Now 20, Austin appeared downtown Monday to be sentenced. He was dressed in a gray suit his mother had bought at an Out of the Closet thrift store. He’d worn the suit the week before for this same hearing, which had to be postponed because a clerk had forgotten to enter it on Judge Stephen V. Wilson’s calendar. It was the same suit Austin had worn June 30, when he appeared before Wilson for sentencing, only to be told by the Reagan appointee that the second plea agreement worked out between Austin’s defense attorney and the federal prosecutor was too lenient. And, for all I know, it was the suit Austin had worn last September, the first time he appeared for sentencing, only to have Judge Wilson declare the original plea deal too light.

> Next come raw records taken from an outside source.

What follows belongs to an exercise in optimizing a design on an open flow for small area, a short achievable clock period and few clock cycles; a production flow would make more cautious choices. In this exercise RTL edits were held to simulation tests only and were not proved equivalent to the original.

==> fjord: inputs <==
// lcs_diff
module lcs_diff #(
    parameter N  = 16,
    parameter TW = 8
) (
    input  wire              clk,
    input  wire              rst,
    input  wire              cmd_valid,
    output wire              cmd_ready,
    input  wire [4:0]        a_len,
    input  wire [4:0]        b_len,
    input  wire [N*TW-1:0]   a_toks,
    input  wire [N*TW-1:0]   b_toks,
    output wire              out_valid,
    input  wire              out_ready,
    output wire [1:0]        out_op,
    output wire [3:0]        out_idx,
    output wire [4:0]        out_len
);
    localparam OP_REM  = 2'd0;
    localparam OP_ADD  = 2'd1;
    localparam OP_KEEP = 2'd2;
    localparam OP_END  = 2'd3;
    localparam E_IDLE = 3'd0;
    localparam E_DP   = 3'd2;
    localparam E_TB   = 3'd3;
    localparam E_EMB  = 3'd4;
    localparam E_DONE = 3'd5;
    localparam E_POST = 3'd6;    
    localparam P_UP1  = 2'd0;
    localparam P_DOWN = 2'd1;
    localparam P_UP2  = 2'd2;
    integer q;
    function [15:0] smear_dn(input [15:0] x);
        reg [15:0] y;
        begin
            y = x;
            y = y | (y >> 1);
            y = y | (y >> 2);
            y = y | (y >> 4);
            y = y | (y >> 8);
            smear_dn = y;
        end
    endfunction
    function [15:0] smear_up(input [15:0] x);
        reg [15:0] y;
        begin
            y = x;
            y = y | (y << 1);
            y = y | (y << 2);
            y = y | (y << 4);
            y = y | (y << 8);
            smear_up = y;
        end
    endfunction
    function himatch(input [15:0] c, input [15:0] mm);
        reg [7:0] a1, m1;
        reg [3:0] a2, m2;
        reg [1:0] a3, m3;
        integer k;
        begin
  ...
clock: 11.0 ns
lec_check: 0
abc_area: 1
cap_margin: 30
core_margin: 2
core_utilization: 40
slew_margin: 40
standard.sh (not shown) runs the stock make flow with config.mk's settings and CLKGATE_MAP_FILE= SYNTH_SCRIPT=/design/flow/synth_recipe.tcl, a recipe that flattens the netlist after the stock synthesis.
==> flow/flow/run.sh <==
#!/bin/bash
set -euo pipefail
bash standard.sh SETUP_SLACK_MARGIN=7.4 'BUFFER_PORTS_ARGS=-buffer_cell sky130_fd_sc_hd__buf_1' finish > make_finish.log 2>&1
==> tundra (differences from fjord) <==
--- a/flow/design.v
+++ b/flow/design.v
@@ -68,16 +68,33 @@
             end
             for (k = 0; k < 2; k = k + 1) begin
                 a3[k] = a2[2*k+1] | a2[2*k];
                 m3[k] = a2[2*k+1] ? m2[2*k+1] : m2[2*k];
             end
             himatch = a3[1] ? m3[1] : m3[0];
         end
     endfunction
+    function [31:0] low2(input [15:0] x);
+        reg [15:0] n0, n1, p0, p1;       
+        integer k, d;
+        begin
+            n0 = ~x;
+            n1 = x;
+            for (d = 1; d < 16; d = d * 2) begin
+                p0 = n0;
+                p1 = n1;
+                for (k = d; k < 16; k = k + 1) begin
+                    n0[k] = p0[k] & p0[k-d];
+                    n1[k] = (p1[k] & p0[k-d]) | (p0[k] & p1[k-d]);
+                end
+            end
+            low2 = {x & {n1[14:0], 1'b0}, x & {n0[14:0], 1'b1}};
+        end
+    endfunction
     function [15:0] lowest(input [15:0] x);
         reg [15:0] z;
         begin
             z = smear_up(x);
             lowest = z & ~(z << 1);
         end
     endfunction
     function [3:0] enc16(input [15:0] x);    
@@ -108,57 +125,54 @@
     generate
         for (g = 0; g < N; g = g + 1) begin : g_tok
             assign A[g] = a_toks[g*TW +: TW];
             assign B[g] = b_toks[g*TW +: TW];
         end
     endgenerate
     reg [2:0]    e_st;
     reg [2:0]    e_st_n;
-    reg [4:0]    m_r, n_r;
     reg          o_r;            
     reg [2:0]    pm1;            
     reg [2:0]    ptr;            
     reg [1:0]    pst;
     reg [2:0]    ptr_d1, ptr_d2, ptr_d3;
     reg          u_first, u_last;    
     reg          t_first, t_last;    
     reg          dum_r;              
     reg [TW-1:0] asel0, asel1;
     reg          av1;
     reg [15:0]   M0, M1;         
     reg [15:0]   Md0, Md1;       
     reg [15:0]   Dr1r;           
-    reg [15:0]   V;
     reg [15:0]   vst [0:8];
-    reg [15:0]   T, X, Y, ycol, GB;
+    reg [15:0]   T, X, Y, GB;
     reg          fail;
     reg [15:0]   PA_e, qthr;
     reg          w_busy;         
     reg          e_pend;         
     reg [4:0]    e_len;
     reg [15:0]   PAs, QBs;       
     reg [15:0]   Xr, sX;         
     reg [3:0]    xidx;           
     reg          hx, hx2;        
     reg [3:0]    w_i, w_j;
     reg [4:0]    a_rem, b_rem;
     reg [4:0]    w_L;
     reg          ov_r;
     reg [1:0]    op_r;
     reg [3:0]    idx_r;
-    reg [4:0]    len_r;
     reg          crdy_r;
     reg          is_post;
     reg          blk_r;          
     assign cmd_ready = crdy_r & ~blk_r;
     assign out_valid = ov_r;
     assign out_op    = op_r;
     assign out_idx   = idx_r;
-    assign out_len   = len_r;
+    assign out_len   = e_len;      
     wire handoff = cmd_valid & cmd_ready;
     wire       idle  = (e_st == E_IDLE);
     wire       le2   = (a_len[4:2] == 3'd0) && (a_len[1:0] != 2'd3);    
     wire       le4   = (a_len[4:3] == 2'd0) && (a_len[2:0] <= 3'd4);    
     wire [2:0] pe    = idle ? {2'b00, ~le2} : ptr;
     wire [TW-1:0] sel0 = idle ? (le2 ? A[0] : A[2]) : A[{ptr, 1'b0}];
     wire [TW-1:0] sel1 = idle ? (le2 ? A[1] : A[3]) : A[{ptr, 1'b1}];
     wire [3:0] p_cur   = (a_len + 5'd1) >> 1;
@@ -189,67 +203,72 @@
     wire          opv1 = idle ? (a_len != 5'd1) : av1;
     reg [15:0] cmp0, cmp1;
     always @(*) begin
         for (q = 0; q < N; q = q + 1) begin
             cmp0[q] = (B[q] == opa0);
             cmp1[q] = (B[q] == opa1) & opv1;
         end
     end
-    wire [15:0] V1 = dp_row(V,  M0);
+    wire [15:0] vin = (e_st == E_TB) ? vst[2] : vst[0];
+    wire [15:0] V1 = dp_row(vin, M0);
     wire [15:0] V2 = dp_row(V1, M1);
     wire [15:0] Dr2 = ~vst[0] | {16{dum}};
     wire [15:0] Dr1 = Dr1r;
     wire        dum = dum_r;                      
     wire [15:0] c1  = (Md1 | Dr2) & T;
     wire [15:0] S1  = smear_dn(c1);
     wire [15:0] H1  = S1 & ~(S1 >> 1);
     wire        d1  = himatch(c1, Md1);
+    wire [15:0] ycol = lowest(Y);
     wire        f1  = d1 ? |(GB & ~S1) : |(Md1 & ycol);
     wire [15:0] GB1 = d1 ? (Md1 & (S1 >> 1)) : GB;
     wire [15:0] yc1 = d1 ? H1 : ycol;
     wire [15:0] ti2 = dum ? T : (S1 >> 1);
     wire [15:0] c2  = (Md0 | Dr1) & ti2;
     wire [15:0] S2s = smear_dn(c2);
     wire [15:0] H2s = S2s & ~(S2s >> 1);
     wire        sc2 = d1 | dum;
     wire [15:0] S2  = sc2 ? S2s : S1;
     wire [15:0] H2  = sc2 ? H2s : H1;
     wire        d2  = sc2 ? himatch(c2, Md0) : |(H1 & Md0);
     wire [15:0] T2  = d2 ? (S2 >> 1) : S2;
     wire        f2  = d2 ? |(GB1 & ~S2) : |(Md0 & yc1);
     wire [15:0] GB2 = d2 ? (Md0 & (S2 >> 1)) : GB1;
-    wire [15:0] yc2 = d2 ? H2 : yc1;
     wire [15:0] oh0 = 16'd1 << {ptr_d3, 1'b0};    
     wire [15:0] oh1 = 16'd1 << {ptr_d3, 1'b1};    
     wire        tb_last   = t_first;
     wire        tb_fail_n = fail | f1 | f2;
     wire        tb_pass   = !tb_fail_n && (GB2 == 16'd0);
     wire        fail_n    = (e_st == E_TB) ? (tb_last ? !tb_pass : tb_fail_n)
                           : (e_st == E_IDLE) ? 1'b0 : fail;
     wire [15:0] yr   = Y & qthr;
-    wire [15:0] ey1  = lowest(yr);
-    wire [15:0] ey1b = lowest(yr & ~ey1);
-    wire        h1   = |(Md0 & ey1);
+    wire [15:0] ey1, ey1b;                   
+    assign {ey1b, ey1} = low2(yr);
     wire [15:0] z1   = smear_up(Md0 & qthr);
     wire [15:0] l1   = z1 & ~(z1 << 1);
-    wire [15:0] qt1  = h1 ? (z1 << 1) : qthr;
-    wire [15:0] Y1   = h1 ? ((Y & ~ey1) | l1) : Y;
-    wire [15:0] ey2  = h1 ? ey1b : ey1;
-    wire        h2   = |(Md1 & ey2);
-    wire [15:0] z2   = smear_up(Md1 & qt1);
+    wire [15:0] z2a  = smear_up(Md1 & qthr);           
+    wire [15:0] z2b  = smear_up(Md1 & (z1 << 1));      
+    wire        h1   = |(Md0 & ey1);
+    wire        h2a  = |(Md1 & ey1);
+    wire        h2b  = |(Md1 & ey1b);
+    wire        h2   = h1 ? h2b : h2a;
+    wire [15:0] z2   = h1 ? z2b : z2a;
     wire [15:0] l2   = z2 & ~(z2 << 1);
+    wire [15:0] qt1  = h1 ? (z1 << 1) : qthr;
     wire [15:0] qt2  = h2 ? (z2 << 1) : qt1;
+    wire [15:0] ey2  = h1 ? ey1b : ey1;
+    wire [15:0] Y1   = h1 ? ((Y & ~ey1) | l1) : Y;
     wire [15:0] Y2   = h2 ? ((Y1 & ~ey2) | l2) : Y1;
     wire        emb_end = t_last || ((Y & qthr) == 16'd0);
     always @(*) begin
         e_st_n = e_st;
         case (e_st)
         E_IDLE: if (cmd_valid)
-                    e_st_n = (a_len == 5'd0 || b_len == 5'd0) ? E_DONE : E_DP;
+                    e_st_n = (a_len == 5'd0 || b_len == 5'd0) ? E_EMB : E_DP;
         E_DP:   if (u_last) e_st_n = E_TB;
         E_TB:   if (tb_last) e_st_n = E_POST;
         E_POST: if (fail) e_st_n = emb_end ? E_DONE : E_EMB;
                 else      e_st_n = handoff ? E_IDLE : E_DONE;
         E_EMB:  if (emb_end) e_st_n = E_DONE;
         E_DONE: if (handoff) e_st_n = E_IDLE;
         default: e_st_n = E_IDLE;
         endcase
@@ -258,61 +277,50 @@
     always @(posedge clk) begin
         asel0  <= sel0;
         asel1  <= sel1;
         av1    <= sv1;
         M0     <= cmp0;
         M1     <= cmp1;
         Md0    <= M0;
         Md1    <= M1;
-        Dr1r   <= ~dp_row((e_st == E_DP) ? vst[0] : vst[2], M0);
+        Dr1r   <= ~V1;
         ptr_d3 <= ptr_d2;
         t_first <= u_first;
         t_last  <= u_last;
         dum_r   <= o_r && u_last;
         ptr_d1 <= pe;
         ptr_d2 <= idle ? 3'd0 : ptr_d1;
         u_first <= idle ? 1'b1 : (ptr_d1 == 3'd0);
         u_last  <= idle ? le2  : (ptr_d1 == pm1);
         if (idle || e_st == E_DP) begin
             vst[0] <= idle ? 16'hffff : V2;
             for (q = 1; q < 9; q = q + 1) vst[q] <= vst[q-1];
         end else begin
             for (q = 0; q < 8; q = q + 1) vst[q] <= vst[q+1];
         end
+        T    <= (e_st == E_TB) ? T2 : ~(16'hffff << b_len);
+        GB   <= (e_st == E_TB) ? GB2 : 16'd0;
+        qthr <= (e_st == E_EMB || (e_st == E_POST && fail)) ? qt2 : 16'hffff;
         case (e_st)
         E_IDLE: begin
-            m_r   <= a_len;
-            n_r   <= b_len;
             o_r   <= a_len[0];
             pm1   <= pm1_cur;
-            V     <= 16'hffff;
-            T     <= ~(16'hffff << b_len);
             X     <= 16'd0;
             Y     <= 16'd0;
             fail  <= 1'b0;
-            GB    <= 16'd0;
-            ycol  <= 16'd0;
             PA_e  <= 16'd0;
-            qthr  <= 16'hffff;
-        end
-        E_DP: begin
-            V <= V2;
         end
         E_TB: begin
-            T    <= T2;
             X    <= X | (d1 ? oh1 : 16'd0) | (d2 ? oh0 : 16'd0);
             Y    <= Y | (d1 ? H1 : 16'd0) | (d2 ? H2 : 16'd0);
             fail <= fail_n;
-            GB   <= GB2;
-            ycol <= yc2;
         end
         E_EMB, E_POST: if (e_st == E_EMB || fail) begin
             PA_e <= PA_e | (h1 ? oh0 : 16'd0) | (h2 ? oh1 : 16'd0);
-            qthr <= qt2;
             Y    <= Y2;
         end
         default: ;
         endcase
     end
     wire        a_nz = (a_rem != 5'd0);
     wire        b_nz = (b_rem != 5'd0);
     reg  [1:0]  r_op;
@@ -345,18 +353,18 @@
             QBs   <= Y;
             Xr    <= X;
             sX    <= ex2;
             xidx  <= enc16(exl);
             hx    <= (X != 16'd0);
             hx2   <= (ex2 != 16'd0);
             w_i   <= 4'd0;
             w_j   <= 4'd0;
-            a_rem <= m_r;
-            b_rem <= n_r;
+            a_rem <= a_len;          
+            b_rem <= b_len;
             w_L   <= 5'd0;
         end else if (w_step) begin
             if (adv_i) begin
                 PAs   <= PAs >> 1;
                 w_i   <= w_i + 4'd1;
                 a_rem <= a_rem - 5'd1;
             end
             if (adv_jk) begin
@@ -372,24 +380,22 @@
                 hx2  <= ((sX & ~sxl) != 16'd0);
                 w_L  <= w_L + 5'd1;
             end
         end
         if (load_out) begin
             if (e_pend) begin
                 op_r  <= OP_END;
                 idx_r <= 4'd0;
-                len_r <= e_len;
             end else begin
                 op_r  <= r_op;
                 idx_r <= r_idx;
-                len_r <= w_L;
             end
         end
-        if (w_step && last && r_op != OP_END)
+        if (w_step && (last || r_op == OP_END))
             e_len <= w_L + {4'd0, r_keep};
         if (rst) begin
             e_st   <= E_IDLE;
             ptr    <= 3'd0;
             pst    <= P_UP1;
             w_busy <= 1'b0;
             e_pend <= 1'b0;
             ov_r   <= 1'b0;
CTS_BUF_LIST = sky130_fd_sc_hd__clkbuf_8   (was default)
==> comparison <==
Between tundra and fjord, the lower first-iteration DRC count is in fjord (gap 1.8%, measured against fjord). Of fjord and tundra, tundra has the higher clock skew (gap 0.033 ns). Of tundra and fjord, fjord has the higher die area (gap 7.9%, measured against fjord). In tundra the hold slack is worse than in fjord, by 0.0079 ns.
Testbench counts of fjord, summed over its fixed seeds: cycles 7,338.
Testbench counts of tundra, summed over its fixed seeds: cycles 7,338.

-- what the ideal ports hide --
In the flow no input, the clock included, has a driving cell. The finished layouts below were timed again as built, in two steps. Step 1 sets driving cells, clkbuf_16 on the clock port and buf_2 on the other inputs (assumed; they add their load-dependent delay and slew). Step 2 times the ports against the registers' clock, not the clock port: input delays grow and output delays shrink by t, the midpoint of the rising clock arrivals with the driver on. Slacks: no drivers / after step 1 / after step 2; pairs: no drivers / after step 1.
| run | shift t [ns] | slack for setup (ns) | worst setup path at the end | worst slew at a driven data input, ns |
|---|---|---|---|---|
| fjord | 0.688 | 7.412 / 7.390 / 6.775 | input to register | 0.14 |
| tundra | 0.758 | 7.242 / 7.177 / 6.726 | input to register | 0.11 |
After both steps every run listed still meets setup and hold. The setup slack of fjord, which loses most, moves by -0.022 ns with the drivers and by -0.637 ns with both steps.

So here were Sherman Austin and Judge Wilson once more, each wearing their respective court attire. Wilson again asked assistant prosecutor Rob Castro-Silva if anything had changed his mind toward increasing Austin’s sentence of four months’ custody, four months in a halfway house and three years’ probation. And again the prosecutor said no.

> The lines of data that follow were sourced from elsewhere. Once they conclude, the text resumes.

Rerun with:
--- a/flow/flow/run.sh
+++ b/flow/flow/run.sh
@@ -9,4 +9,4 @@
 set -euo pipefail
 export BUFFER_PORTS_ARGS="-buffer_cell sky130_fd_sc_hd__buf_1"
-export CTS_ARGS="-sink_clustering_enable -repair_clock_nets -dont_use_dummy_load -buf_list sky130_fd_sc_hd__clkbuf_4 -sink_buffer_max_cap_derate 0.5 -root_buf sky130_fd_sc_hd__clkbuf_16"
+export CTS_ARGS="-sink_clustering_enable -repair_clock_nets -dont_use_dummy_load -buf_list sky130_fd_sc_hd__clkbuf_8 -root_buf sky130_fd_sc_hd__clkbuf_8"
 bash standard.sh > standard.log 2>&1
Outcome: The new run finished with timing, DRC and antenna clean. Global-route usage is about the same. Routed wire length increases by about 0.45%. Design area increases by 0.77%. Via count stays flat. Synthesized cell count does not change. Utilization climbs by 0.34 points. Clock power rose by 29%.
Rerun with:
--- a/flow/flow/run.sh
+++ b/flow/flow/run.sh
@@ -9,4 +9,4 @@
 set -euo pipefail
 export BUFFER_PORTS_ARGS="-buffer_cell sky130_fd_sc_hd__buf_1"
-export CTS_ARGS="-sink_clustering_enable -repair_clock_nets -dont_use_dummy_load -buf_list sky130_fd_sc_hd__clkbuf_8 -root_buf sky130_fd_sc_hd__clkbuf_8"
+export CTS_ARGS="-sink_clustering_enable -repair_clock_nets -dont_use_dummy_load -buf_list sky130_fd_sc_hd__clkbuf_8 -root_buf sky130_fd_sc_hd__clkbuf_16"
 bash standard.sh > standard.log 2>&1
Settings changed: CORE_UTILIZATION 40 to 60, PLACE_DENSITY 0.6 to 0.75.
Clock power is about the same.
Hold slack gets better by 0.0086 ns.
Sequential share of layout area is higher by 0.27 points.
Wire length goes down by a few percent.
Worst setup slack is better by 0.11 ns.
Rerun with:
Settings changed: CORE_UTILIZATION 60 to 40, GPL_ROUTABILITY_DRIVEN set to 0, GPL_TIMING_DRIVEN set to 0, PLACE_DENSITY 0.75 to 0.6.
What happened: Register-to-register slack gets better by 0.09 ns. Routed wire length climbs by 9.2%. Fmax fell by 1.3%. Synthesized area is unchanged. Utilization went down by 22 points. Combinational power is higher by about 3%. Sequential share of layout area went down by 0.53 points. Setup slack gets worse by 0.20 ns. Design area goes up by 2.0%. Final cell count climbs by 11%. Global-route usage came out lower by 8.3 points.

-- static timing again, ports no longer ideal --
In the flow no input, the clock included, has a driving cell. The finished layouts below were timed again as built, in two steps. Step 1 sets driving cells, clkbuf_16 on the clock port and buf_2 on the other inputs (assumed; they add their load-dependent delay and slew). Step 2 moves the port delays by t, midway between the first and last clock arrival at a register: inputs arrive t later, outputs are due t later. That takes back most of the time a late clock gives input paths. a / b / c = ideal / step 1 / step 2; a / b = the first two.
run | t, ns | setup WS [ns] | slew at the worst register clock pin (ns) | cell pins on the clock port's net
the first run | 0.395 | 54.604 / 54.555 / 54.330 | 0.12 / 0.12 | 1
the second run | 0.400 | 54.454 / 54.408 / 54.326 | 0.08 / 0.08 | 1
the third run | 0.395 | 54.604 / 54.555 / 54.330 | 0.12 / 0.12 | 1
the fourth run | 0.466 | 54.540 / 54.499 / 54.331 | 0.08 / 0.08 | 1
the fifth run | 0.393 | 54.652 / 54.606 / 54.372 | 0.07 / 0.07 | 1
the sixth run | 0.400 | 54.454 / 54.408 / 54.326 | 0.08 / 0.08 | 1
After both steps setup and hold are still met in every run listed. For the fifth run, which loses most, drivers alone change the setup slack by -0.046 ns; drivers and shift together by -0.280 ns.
This is an optimization exercise on Yosys and OpenROAD, whose aim is small area, a short achievable clock period and few clock cycles per item, not a production implementation.
Function was checked by simulation only, so behaviour that the tests miss may differ from the original.

Setup of build 10:
==> flow/design.v (excerpt) <==
module yrc_canny_px #(
    parameter IN_REG = 1
) (
    input  wire         clk,
    input  wire         rst,          
    input  wire         in_valid,
    output wire         in_ready,
    input  wire [199:0] in_win,       
    input  wire [3:0]   in_border,    
    output wire         out_valid,
    input  wire         out_ready,
    output wire [10:0]  out_mag,
    output wire [1:0]   out_sector,   
    output wire [1:0]   out_class     
);
clock: 17.0 ns
lec_check: 0
abc_area: 1
cap_margin: 20
core_margin: 2
core_utilization: 55
cts_buf_list: sky130_fd_sc_hd__clkbuf_8
cts_cluster_size: 30
slew_margin: 20
synth_hierarchical: 1
run.sh (not shown) runs the stock make flow with config.mk's settings and CLKGATE_MAP_FILE= SYNTH_SCRIPT=/design/flow/synth_recipe.tcl, a recipe that flattens the netlist after the stock synthesis.
Testbench counts of build 10, summed over its fixed seeds: cycles 12,016, items 12,000.
Relative to build 10, the following input files were edited for build 86:
- CTS_BUF_LIST removed (was sky130_fd_sc_hd__clkbuf_8)
- CTS_CLUSTER_SIZE changed from 30 to 20
- CTS_CLUSTER_DIAMETER newly set to 100
- CORE_UTILIZATION changed from 55 to 40
==> flow/flow/run.sh (new file) <==
#!/bin/bash
export SETUP_SLACK_MARGIN=11.8
export BUFFER_PORTS_ARGS="-buffer_cell sky130_fd_sc_hd__buf_1"
bash standard.sh > standard.log 2>&1
==> flow/standard.sh (new file) <==
#!/bin/bash
# synth_recipe.tcl (not shown) runs the flow's synth.tcl, then flattens the netlist and writes it again
# the make line also repeats each setting of config.mk as NAME=value (left out here)
make -C /OpenROAD-flow-scripts/flow DESIGN_CONFIG=/design/flow/config.mk WORK_HOME=/design/flow/orfs CLKGATE_MAP_FILE= SYNTH_SCRIPT=/design/flow/synth_recipe.tcl "${@:-finish}"
removed: flow/run.sh
Results
- Of the two values seen for worst setup path endpoint, out_mag[8] was produced by build 10 and v1[4][10] by build 86.
- Re signed area change from the synthesized netlist to the final layout: build 10 and build 86 aren't equal, and the higher value belongs to build 86.
- [build 86 vs build 10] global-route track usage on met1: lower in build 86
- Re final worst-path cycle share: build 86 is 6.0 points down on build 10.
- Diff build 10 -> build 86: hold buffer count at CTS closely matched the old numbers, met1 wire length went up by 1.2%, number of buffers inserted during clock tree synthesis -about 60%.
- Summary: with build 10 as the reference, via count of the routed design in build 86 moved down by a few percent.
- Count of distinct cell types in the synthesized netlist: build 86 vs build 10 identical
Input changes introduced in build 1 (baseline for comparison: build 86):
==> flow/flow/run.sh <==
#!/bin/bash
export SETUP_SLACK_MARGIN=11.5
export BUFFER_PORTS_ARGS="-buffer_cell sky130_fd_sc_hd__buf_1"
bash standard.sh > standard.log 2>&1
--- outcome ---
For clock transition time at the flip-flop clock pins of the worst setup and hold paths, build 86 and build 1 come out practically identical. Comparing build 1 and build 86, the higher post-layout instance count excluding filler cells was measured on build 86. As far as register-to-register slack is concerned, build 86 and build 1 perform about the same. Build 1 ends up with a post-placement worst setup slack that is 0.17 ns lower than in build 86. Required time reported for the critical path endpoint: build 1 and build 86 compared, higher one is build 86. Changes observed in build 1 relative to build 86: worst hold slack neither gained nor lost much, routing usage on met3 fell by 0.61 points, setup slack now sits lower. Run comparison: build 86 origin of the worst setup path win_q[56]; build 1 origin of the worst setup path win_q[8].
Modified inputs, build 27 compared to build 1
- CTS_CLUSTER_SIZE removed (was 20)
- CTS_CLUSTER_DIAMETER removed (was 100)
==> flow/run.sh (new file) <==
#!/bin/bash
# synth_recipe.tcl (not shown) runs the flow's synth.tcl, then flattens the netlist and writes it again
# the make line also repeats each setting of config.mk as NAME=value (left out here)
make -C /OpenROAD-flow-scripts/flow DESIGN_CONFIG=/design/flow/config.mk WORK_HOME=/design/flow/orfs CLKGATE_MAP_FILE= SYNTH_SCRIPT=/design/flow/synth_recipe.tcl finish
removed: flow/flow/run.sh
removed: flow/standard.sh
### Flow results
On total clock buffers created by CTS: build 27 sits above build 1.
For build 27, the highest metal layer used by the detailed router was met4, unlike build 1, where it was met5.
Diff build 1 -> build 27 | data required time at the worst endpoint | decrease of 3.86 ns
Against build 1, build 27 reports a remaining max-slew budget at the tightest pin that is lower.
Build 27 vs build 1: share of the clock period used by the worst path up

## port drivers added, routing unchanged
The flow's constraints put no driver on any port. The routed layouts listed below were extracted and timed again, unchanged, in two steps.
Step 1 sets driving cells, clkbuf_16 on the clock port and buf_2 on the other inputs (assumed; they add their load-dependent delay and slew).
Step 2 times the ports against the registers' clock, not the clock port: input delays grow and output delays shrink by t, the midpoint of the rising clock arrivals with the driver on.
Three values: ideal ports, drivers, drivers and shift; two values: the first two.
run | t (ns) | slack for setup (ns) | worst hold slack (ns) | worst register clock-pin slew, ns
build 10 | 0.764 | 10.523 / 10.461 / 10.840 | 0.329 / 0.329 / 0.329 | 0.07 / 0.07
build 86 | 0.649 | 11.544 / 11.544 / 11.544 | 0.332 / 0.332 / 0.332 | 0.09 / 0.09
build 1 | 0.639 | 11.533 / 11.533 / 11.533 | 0.335 / 0.335 / 0.335 | 0.09 / 0.09
build 27 | 0.708 | 10.589 / 10.529 / 11.051 | 0.324 / 0.324 / 0.324 | 0.07 / 0.07
After both steps setup and hold are still met in every run listed.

This time, however, Wilson was ready to pass sentence: 12 months in prison, a $2,000 fine and three years’ probation. Austin will not, during those three years, be allowed to sit in the same room with anyone who vents violent anti-government rhetoric or to use a computer without the okay of a probation officer — who will also have access to Austin’s telecom bills.


“Is this the maximum probation I can give?” Wilson asked the prosecutor.


Austin’s sentence knocked the air out of his dozen supporters, and his mother began to sob. The defendant was probably the calmest person in Room 6, however.


“I wasn’t surprised,” Austin told me later, as his supporters milled about in the hallway. “I was expecting at least eight months — it was all political to the judge.”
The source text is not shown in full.